Collected data entries
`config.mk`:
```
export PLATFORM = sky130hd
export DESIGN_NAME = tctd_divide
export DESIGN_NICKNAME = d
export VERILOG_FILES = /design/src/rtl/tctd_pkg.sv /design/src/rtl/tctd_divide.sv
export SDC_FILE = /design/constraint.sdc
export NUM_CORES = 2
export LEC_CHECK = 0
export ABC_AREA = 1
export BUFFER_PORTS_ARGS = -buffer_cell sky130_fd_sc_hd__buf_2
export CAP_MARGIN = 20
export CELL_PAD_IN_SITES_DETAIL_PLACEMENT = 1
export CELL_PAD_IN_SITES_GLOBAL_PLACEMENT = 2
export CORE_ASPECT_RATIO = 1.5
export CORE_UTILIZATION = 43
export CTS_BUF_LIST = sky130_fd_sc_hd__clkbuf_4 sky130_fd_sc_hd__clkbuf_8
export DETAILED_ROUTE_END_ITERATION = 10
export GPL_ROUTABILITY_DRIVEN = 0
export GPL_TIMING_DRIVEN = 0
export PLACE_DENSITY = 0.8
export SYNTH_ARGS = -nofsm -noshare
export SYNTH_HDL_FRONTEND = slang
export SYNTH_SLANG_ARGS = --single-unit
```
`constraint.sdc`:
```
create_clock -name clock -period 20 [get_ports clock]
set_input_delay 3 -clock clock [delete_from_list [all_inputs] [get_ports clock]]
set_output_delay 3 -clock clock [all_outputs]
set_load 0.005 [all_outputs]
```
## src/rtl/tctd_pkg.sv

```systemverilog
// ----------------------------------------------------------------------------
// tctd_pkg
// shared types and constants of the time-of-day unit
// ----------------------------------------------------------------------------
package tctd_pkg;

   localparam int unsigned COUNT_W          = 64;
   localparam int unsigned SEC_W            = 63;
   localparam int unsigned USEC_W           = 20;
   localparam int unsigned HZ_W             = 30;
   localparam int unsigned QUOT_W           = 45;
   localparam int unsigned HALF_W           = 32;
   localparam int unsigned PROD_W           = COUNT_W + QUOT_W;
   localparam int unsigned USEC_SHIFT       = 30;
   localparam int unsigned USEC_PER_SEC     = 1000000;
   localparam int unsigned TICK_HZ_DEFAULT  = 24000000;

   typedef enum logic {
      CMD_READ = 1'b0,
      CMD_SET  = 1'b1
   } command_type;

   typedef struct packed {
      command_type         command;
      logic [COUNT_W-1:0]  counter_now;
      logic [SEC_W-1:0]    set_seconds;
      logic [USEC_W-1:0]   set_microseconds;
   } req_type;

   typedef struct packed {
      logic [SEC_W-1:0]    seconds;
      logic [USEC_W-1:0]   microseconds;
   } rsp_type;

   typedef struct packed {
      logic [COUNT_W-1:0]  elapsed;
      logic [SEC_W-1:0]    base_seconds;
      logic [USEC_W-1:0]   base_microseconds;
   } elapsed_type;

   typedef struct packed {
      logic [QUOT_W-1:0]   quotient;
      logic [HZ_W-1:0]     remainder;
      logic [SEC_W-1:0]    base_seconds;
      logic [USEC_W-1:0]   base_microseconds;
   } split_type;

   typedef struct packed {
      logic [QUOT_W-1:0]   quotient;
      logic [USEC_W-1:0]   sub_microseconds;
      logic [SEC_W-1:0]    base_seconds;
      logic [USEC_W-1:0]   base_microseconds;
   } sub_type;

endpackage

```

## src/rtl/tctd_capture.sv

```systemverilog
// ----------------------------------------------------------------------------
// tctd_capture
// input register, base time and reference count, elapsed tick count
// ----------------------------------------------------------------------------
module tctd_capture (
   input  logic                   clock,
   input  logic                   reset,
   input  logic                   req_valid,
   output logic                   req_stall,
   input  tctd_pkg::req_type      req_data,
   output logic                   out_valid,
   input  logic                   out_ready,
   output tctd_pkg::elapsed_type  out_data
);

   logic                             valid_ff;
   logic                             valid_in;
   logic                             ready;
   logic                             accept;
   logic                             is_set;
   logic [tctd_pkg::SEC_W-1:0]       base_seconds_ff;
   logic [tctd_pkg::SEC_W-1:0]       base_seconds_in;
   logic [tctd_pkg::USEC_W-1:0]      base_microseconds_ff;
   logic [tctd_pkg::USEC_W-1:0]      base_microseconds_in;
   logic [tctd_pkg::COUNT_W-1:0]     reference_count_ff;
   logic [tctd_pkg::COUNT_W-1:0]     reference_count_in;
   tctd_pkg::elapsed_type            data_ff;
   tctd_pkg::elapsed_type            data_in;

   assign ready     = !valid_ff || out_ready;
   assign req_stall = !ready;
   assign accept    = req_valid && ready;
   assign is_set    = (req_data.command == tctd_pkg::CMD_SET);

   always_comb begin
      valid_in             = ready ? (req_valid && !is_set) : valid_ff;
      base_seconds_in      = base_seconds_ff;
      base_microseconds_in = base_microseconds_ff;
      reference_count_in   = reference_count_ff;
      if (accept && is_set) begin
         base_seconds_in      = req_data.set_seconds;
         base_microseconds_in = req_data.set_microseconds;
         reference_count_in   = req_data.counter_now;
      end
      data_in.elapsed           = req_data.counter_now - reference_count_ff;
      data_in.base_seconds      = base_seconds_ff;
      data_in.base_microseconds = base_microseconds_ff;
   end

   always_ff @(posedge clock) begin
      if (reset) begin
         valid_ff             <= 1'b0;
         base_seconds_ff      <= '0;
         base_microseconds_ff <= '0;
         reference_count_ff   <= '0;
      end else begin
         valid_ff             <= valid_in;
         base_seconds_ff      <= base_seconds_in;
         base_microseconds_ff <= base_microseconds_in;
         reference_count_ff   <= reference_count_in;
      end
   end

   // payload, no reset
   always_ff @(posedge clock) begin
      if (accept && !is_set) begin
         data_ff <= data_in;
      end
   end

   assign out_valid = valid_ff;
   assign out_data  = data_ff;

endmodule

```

...

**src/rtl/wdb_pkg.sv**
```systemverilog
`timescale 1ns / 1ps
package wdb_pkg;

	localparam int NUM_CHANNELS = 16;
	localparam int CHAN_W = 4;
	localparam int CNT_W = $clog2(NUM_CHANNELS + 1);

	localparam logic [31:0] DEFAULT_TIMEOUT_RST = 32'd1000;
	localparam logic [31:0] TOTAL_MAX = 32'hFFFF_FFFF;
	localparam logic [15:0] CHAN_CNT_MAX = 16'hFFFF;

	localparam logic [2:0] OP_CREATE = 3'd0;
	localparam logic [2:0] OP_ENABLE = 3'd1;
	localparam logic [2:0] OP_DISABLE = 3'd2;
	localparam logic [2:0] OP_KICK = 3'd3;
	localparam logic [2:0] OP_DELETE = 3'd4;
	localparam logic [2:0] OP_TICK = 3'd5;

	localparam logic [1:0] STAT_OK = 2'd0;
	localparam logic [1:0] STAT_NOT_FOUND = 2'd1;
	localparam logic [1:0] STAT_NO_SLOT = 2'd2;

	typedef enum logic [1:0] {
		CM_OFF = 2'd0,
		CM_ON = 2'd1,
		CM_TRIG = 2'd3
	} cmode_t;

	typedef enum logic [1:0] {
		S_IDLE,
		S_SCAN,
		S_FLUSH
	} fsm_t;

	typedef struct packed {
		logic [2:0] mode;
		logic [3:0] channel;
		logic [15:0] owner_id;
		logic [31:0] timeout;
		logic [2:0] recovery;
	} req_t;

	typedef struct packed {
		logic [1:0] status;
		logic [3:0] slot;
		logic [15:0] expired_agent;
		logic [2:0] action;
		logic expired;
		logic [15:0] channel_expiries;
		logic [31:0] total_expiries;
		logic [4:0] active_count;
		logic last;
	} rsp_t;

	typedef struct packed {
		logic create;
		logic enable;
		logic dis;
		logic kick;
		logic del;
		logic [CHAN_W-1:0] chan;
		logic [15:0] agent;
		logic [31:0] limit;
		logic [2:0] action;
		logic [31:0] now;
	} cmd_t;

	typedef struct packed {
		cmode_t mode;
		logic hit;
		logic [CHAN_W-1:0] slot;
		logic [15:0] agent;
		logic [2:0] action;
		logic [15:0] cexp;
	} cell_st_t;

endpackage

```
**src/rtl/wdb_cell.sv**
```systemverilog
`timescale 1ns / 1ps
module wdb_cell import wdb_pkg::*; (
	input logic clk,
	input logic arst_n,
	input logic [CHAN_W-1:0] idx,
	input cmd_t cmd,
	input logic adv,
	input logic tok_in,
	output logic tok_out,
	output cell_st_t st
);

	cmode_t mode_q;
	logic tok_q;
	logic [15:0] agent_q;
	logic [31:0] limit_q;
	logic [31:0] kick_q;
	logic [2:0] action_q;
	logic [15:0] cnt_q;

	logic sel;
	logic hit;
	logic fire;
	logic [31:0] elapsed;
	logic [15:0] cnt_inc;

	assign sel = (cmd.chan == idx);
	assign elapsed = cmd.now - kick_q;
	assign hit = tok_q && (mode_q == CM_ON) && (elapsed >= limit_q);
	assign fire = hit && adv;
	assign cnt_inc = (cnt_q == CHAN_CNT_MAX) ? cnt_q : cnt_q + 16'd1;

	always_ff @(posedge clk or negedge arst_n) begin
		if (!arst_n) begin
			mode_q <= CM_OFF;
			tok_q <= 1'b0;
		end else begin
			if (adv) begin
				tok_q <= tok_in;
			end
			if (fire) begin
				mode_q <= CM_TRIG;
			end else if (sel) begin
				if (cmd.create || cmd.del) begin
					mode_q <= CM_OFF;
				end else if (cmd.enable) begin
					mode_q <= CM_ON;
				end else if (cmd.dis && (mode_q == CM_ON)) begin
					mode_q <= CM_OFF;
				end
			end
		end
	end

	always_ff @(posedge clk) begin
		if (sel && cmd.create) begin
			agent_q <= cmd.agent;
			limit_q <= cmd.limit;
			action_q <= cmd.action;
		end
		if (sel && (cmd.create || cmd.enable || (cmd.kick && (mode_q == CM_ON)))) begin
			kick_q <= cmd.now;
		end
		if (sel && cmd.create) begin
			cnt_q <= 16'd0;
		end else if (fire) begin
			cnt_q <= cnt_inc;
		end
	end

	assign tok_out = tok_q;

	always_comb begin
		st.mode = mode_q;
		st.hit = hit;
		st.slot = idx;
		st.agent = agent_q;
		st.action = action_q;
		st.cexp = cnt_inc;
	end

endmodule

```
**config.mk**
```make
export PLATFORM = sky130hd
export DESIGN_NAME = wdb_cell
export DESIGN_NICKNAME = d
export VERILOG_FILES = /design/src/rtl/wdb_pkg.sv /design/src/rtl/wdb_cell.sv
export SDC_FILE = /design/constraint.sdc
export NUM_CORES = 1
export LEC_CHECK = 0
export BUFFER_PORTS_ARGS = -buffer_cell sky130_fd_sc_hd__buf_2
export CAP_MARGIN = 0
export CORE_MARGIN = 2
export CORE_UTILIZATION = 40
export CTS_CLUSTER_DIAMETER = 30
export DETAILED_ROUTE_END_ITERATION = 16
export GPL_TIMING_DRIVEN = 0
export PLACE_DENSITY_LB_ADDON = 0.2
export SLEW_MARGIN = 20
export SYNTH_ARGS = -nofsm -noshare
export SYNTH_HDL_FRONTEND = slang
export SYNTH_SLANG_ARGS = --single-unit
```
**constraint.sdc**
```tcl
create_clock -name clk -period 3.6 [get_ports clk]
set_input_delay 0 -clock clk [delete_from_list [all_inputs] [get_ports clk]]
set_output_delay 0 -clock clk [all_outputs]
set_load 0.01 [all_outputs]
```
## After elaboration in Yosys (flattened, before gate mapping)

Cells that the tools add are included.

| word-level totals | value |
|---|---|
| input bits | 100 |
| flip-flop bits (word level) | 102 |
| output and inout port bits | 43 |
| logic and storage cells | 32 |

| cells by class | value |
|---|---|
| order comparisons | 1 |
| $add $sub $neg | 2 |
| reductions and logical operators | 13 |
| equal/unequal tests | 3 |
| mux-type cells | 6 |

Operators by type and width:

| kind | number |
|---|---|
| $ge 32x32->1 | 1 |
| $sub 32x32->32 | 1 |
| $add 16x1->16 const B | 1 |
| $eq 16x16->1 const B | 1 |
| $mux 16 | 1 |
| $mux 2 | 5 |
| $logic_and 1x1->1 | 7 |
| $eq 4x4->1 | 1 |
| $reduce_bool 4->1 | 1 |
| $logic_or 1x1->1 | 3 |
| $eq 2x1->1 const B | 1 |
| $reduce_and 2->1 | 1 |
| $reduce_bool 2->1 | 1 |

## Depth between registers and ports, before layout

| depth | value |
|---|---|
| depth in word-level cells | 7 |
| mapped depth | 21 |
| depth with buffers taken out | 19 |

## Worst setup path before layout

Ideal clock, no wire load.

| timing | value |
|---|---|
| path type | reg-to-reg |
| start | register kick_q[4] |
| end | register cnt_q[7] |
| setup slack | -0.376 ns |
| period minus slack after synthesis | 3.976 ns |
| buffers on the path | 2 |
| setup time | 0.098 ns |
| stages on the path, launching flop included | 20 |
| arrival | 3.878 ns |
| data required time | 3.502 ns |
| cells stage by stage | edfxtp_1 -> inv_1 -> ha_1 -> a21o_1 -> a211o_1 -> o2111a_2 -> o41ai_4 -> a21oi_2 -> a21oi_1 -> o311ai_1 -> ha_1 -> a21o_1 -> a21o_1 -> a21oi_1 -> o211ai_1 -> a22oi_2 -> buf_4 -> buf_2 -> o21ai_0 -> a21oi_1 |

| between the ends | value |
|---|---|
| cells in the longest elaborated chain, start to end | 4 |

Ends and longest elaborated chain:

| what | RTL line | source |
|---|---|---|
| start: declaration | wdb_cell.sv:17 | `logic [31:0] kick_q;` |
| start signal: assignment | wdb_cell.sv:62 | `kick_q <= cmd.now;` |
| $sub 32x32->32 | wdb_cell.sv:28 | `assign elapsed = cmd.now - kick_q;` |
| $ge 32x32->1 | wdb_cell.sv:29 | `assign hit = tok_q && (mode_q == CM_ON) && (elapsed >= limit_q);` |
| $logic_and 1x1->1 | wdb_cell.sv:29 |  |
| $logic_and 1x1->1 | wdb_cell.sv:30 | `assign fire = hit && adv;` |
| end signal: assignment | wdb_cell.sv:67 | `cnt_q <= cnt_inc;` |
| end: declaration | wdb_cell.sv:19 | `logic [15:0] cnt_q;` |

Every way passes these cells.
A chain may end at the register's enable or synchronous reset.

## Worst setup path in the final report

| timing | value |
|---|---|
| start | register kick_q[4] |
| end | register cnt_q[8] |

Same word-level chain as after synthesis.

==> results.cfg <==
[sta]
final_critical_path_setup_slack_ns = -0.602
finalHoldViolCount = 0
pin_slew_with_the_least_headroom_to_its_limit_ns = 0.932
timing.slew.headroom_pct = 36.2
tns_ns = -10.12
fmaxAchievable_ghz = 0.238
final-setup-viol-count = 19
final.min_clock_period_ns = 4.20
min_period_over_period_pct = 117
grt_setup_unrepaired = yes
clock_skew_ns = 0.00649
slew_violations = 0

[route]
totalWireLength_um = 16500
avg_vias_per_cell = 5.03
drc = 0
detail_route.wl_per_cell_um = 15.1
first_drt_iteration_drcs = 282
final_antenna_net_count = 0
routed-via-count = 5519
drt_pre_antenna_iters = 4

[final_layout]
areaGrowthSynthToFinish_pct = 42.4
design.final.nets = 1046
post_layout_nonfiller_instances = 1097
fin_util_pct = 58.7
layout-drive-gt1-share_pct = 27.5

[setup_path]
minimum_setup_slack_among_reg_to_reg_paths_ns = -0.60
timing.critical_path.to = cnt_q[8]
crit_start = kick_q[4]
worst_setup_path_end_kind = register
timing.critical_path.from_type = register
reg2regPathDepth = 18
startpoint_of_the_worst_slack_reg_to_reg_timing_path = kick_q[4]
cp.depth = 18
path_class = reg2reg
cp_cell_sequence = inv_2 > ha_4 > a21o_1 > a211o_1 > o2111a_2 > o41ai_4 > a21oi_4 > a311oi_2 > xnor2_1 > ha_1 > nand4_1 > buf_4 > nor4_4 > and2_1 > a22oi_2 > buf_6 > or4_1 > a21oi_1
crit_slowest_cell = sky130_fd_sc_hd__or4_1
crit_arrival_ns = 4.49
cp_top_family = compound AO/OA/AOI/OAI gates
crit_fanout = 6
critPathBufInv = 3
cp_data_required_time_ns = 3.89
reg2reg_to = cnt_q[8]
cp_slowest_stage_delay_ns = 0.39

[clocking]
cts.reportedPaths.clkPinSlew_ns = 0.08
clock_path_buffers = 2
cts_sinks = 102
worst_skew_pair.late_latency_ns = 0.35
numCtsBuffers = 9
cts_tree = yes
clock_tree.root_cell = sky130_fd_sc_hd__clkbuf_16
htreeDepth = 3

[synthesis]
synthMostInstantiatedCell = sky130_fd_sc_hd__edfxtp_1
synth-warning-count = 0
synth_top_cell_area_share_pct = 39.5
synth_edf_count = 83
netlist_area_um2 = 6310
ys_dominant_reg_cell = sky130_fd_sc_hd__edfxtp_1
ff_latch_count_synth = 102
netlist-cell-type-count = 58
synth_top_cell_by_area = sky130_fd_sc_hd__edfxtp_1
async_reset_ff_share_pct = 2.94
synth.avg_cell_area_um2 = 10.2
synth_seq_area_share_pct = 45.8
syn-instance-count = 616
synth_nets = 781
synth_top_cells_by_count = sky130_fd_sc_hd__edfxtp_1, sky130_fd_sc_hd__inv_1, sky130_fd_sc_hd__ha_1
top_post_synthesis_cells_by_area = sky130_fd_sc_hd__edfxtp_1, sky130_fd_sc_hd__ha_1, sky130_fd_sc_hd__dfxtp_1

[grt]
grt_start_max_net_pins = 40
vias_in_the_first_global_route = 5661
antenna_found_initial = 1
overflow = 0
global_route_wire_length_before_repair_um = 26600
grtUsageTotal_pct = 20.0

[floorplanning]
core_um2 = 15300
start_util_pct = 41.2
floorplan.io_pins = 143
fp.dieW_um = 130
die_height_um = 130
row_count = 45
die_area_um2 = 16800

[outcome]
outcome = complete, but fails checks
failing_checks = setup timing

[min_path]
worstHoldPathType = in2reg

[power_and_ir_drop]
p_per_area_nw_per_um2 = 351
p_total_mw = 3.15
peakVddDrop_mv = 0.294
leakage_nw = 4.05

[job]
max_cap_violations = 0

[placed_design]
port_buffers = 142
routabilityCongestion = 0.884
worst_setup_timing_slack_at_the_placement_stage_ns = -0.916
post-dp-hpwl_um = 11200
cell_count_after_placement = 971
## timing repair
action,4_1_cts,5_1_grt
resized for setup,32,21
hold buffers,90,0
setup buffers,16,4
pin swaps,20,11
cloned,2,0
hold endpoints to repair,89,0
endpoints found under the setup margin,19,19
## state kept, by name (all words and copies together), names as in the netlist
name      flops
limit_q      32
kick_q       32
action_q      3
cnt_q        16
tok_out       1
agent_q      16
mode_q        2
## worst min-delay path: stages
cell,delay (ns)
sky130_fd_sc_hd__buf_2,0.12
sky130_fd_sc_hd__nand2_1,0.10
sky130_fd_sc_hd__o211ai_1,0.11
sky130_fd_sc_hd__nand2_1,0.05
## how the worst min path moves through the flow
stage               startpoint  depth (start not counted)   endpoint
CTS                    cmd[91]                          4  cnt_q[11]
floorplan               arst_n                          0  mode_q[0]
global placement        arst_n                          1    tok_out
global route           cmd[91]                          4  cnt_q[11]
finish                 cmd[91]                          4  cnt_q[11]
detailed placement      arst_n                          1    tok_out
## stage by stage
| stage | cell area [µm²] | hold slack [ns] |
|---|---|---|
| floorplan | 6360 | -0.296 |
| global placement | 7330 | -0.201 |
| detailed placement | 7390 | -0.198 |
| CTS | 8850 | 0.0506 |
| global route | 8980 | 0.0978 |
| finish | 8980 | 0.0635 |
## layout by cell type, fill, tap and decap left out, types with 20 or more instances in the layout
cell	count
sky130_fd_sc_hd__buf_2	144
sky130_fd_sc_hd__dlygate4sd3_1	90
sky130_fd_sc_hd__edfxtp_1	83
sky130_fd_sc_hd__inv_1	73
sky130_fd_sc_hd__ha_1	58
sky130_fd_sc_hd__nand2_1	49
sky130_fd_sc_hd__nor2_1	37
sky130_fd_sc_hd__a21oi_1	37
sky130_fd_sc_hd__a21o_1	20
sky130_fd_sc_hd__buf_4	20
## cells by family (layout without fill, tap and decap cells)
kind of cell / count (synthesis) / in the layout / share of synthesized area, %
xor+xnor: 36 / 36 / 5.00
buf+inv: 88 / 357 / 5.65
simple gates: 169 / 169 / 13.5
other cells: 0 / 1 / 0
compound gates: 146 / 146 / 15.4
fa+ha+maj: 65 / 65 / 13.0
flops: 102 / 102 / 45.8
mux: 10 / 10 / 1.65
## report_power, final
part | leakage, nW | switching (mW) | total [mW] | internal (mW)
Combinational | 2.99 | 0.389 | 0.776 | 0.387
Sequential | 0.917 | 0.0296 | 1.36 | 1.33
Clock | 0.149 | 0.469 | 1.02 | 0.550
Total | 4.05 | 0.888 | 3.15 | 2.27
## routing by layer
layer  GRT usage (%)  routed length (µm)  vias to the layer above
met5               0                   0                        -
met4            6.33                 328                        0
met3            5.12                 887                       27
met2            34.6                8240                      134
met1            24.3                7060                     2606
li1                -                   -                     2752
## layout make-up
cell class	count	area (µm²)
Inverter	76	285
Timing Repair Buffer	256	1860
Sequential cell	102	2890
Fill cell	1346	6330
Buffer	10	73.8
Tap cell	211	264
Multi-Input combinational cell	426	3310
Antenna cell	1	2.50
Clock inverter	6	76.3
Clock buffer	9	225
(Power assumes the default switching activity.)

#### WHAT IS REQUIRED
Copy out only the lines above from the one with "p_per_area_nw_per_um2 = 351" to the one with "6360 | -0.296 |", inclusive, exactly as they stand.

#### EXERCISE RESULT
p_per_area_nw_per_um2 = 351
p_total_mw = 3.15
peakVddDrop_mv = 0.294
leakage_nw = 4.05

[job]
max_cap_violations = 0

[placed_design]
port_buffers = 142
routabilityCongestion = 0.884
worst_setup_timing_slack_at_the_placement_stage_ns = -0.916
post-dp-hpwl_um = 11200
cell_count_after_placement = 971
## timing repair
action,4_1_cts,5_1_grt
resized for setup,32,21
hold buffers,90,0
setup buffers,16,4
pin swaps,20,11
cloned,2,0
hold endpoints to repair,89,0
endpoints found under the setup margin,19,19
## state kept, by name (all words and copies together), names as in the netlist
name      flops
limit_q      32
kick_q       32
action_q      3
cnt_q        16
tok_out       1
agent_q      16
mode_q        2
## worst min-delay path: stages
cell,delay (ns)
sky130_fd_sc_hd__buf_2,0.12
sky130_fd_sc_hd__nand2_1,0.10
sky130_fd_sc_hd__o211ai_1,0.11
sky130_fd_sc_hd__nand2_1,0.05
## how the worst min path moves through the flow
stage               startpoint  depth (start not counted)   endpoint
CTS                    cmd[91]                          4  cnt_q[11]
floorplan               arst_n                          0  mode_q[0]
global placement        arst_n                          1    tok_out
global route           cmd[91]                          4  cnt_q[11]
finish                 cmd[91]                          4  cnt_q[11]
detailed placement      arst_n                          1    tok_out
## stage by stage
| stage | cell area [µm²] | hold slack [ns] |
|---|---|---|
| floorplan | 6360 | -0.296 |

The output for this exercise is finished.